Jak groźna może być maszyna budowlana wiedzą tylko ci, którzy mają z nimi do czynienia na co dzień.  W oczach laika maszyny są lekkie, zwrotne, ruszają się szybko, nie różnią się zatem wiele od samochodów. Niestety, są od nich cięższe, w starciu z taką masą nikt nie ma szans. Maszyna jest niebezpieczna nawet, gdy się nie rusza.

 

Jak groźna może być maszyna budowlana wiedzą tylko ci, którzy mają z nimi do czynienia na co dzień.  W oczach laika maszyny nie różnią się wiele od samochodów. Niestety, są od nich cięższe, w starciu z taką masą nikt nie ma szans. Maszyna jest niebezpieczna nawet, gdy się nie rusza. We wtorek wieczorem w Blachowni koło Częstochowy na stojącą przy drodze koparko-ładowarkę najechał kierowca fiata tipo. Wypadek miał tragiczne skutki, siedząca z tyłu pasażerka zginęła na miejscu, pasażerka z przodu odniosła ciężkie obrażenia. Lżej ranny został kierowca samochodu, a operatorowi koparki nic się właściwie nie stało. Maszyna też nie ucierpiała, za to samochód nadaje się tylko na złom. Jak stwierdziła policja, maszyna była prawidłowo oznakowana, nie ma ustalono na razie przyczyny wypadku.

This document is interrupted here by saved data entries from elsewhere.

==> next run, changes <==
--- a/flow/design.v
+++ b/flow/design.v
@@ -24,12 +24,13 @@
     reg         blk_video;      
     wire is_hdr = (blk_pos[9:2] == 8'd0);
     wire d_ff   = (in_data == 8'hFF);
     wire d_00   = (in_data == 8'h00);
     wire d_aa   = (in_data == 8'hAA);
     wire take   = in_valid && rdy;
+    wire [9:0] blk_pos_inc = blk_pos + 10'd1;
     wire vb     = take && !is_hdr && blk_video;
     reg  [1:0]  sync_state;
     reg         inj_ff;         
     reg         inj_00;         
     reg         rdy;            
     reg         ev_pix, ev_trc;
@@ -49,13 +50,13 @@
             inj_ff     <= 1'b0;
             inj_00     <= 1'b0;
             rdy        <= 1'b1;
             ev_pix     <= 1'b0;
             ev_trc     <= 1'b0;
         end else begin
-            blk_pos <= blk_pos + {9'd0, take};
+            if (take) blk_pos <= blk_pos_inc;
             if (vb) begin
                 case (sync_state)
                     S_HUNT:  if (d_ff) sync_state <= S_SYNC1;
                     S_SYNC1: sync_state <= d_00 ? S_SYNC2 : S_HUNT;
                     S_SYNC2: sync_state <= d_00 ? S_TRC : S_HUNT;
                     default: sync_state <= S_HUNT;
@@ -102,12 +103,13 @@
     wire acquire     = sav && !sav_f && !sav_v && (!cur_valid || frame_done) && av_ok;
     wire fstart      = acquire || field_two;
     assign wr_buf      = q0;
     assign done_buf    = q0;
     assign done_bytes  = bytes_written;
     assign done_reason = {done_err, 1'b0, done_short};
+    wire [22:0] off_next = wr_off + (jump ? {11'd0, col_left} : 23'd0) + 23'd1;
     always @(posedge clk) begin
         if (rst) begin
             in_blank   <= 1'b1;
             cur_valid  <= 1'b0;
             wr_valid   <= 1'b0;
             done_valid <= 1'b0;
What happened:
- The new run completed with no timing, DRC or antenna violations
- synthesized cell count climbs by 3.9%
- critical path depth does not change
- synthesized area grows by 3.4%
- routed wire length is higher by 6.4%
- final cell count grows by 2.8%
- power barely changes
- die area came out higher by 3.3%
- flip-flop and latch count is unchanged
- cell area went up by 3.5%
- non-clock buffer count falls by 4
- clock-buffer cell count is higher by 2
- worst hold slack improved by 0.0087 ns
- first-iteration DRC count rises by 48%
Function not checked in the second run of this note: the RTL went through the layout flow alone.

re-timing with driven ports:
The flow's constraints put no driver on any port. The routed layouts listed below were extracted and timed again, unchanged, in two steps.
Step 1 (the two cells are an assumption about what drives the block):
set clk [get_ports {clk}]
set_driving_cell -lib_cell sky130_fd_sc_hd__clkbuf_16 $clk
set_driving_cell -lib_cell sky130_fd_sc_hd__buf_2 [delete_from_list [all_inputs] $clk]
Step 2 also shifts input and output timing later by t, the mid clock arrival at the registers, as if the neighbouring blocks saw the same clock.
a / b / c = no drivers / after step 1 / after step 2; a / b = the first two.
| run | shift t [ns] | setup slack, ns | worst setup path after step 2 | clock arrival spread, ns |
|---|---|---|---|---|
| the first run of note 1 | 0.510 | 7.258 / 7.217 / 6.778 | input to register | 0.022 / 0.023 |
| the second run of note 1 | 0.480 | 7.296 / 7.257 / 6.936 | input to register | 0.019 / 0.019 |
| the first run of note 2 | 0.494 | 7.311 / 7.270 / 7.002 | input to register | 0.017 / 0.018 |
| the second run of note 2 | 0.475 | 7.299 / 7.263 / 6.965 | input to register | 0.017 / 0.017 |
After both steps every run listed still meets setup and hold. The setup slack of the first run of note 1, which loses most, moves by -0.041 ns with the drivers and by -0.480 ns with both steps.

Tragiczny w skutkach wypadek wydarzył się we środę na terenie Elektrowni Opole, gdzie trwa budowa dwóch nowych bloków energetycznych.  Czy zawinił wiatr, czy wada materiałowa sprzętu – tego jeszcze nie wiadomo. Złamał się wysięgnik żurawia, na którym podwieszony był kosz roboczy. Pracujący w nim dwaj robotnicy spadli z ogromnej wysokości (około 80 metrów), jeden zginął na miejscu, drugi zmarł po przewiezieniu do szpitala. Pomocy lekarskiej potrzebował także operator urządzenia, który znajdował się w kabinie w czasie wypadku i doznał szoku. Ze wstępnych ustaleń wynika, iż wysięgnik złamał się w nietypowym miejscu, bez dokładnych badań nie da się zatem stwierdzić, co było przyczyną tego tragicznego wydarzenia.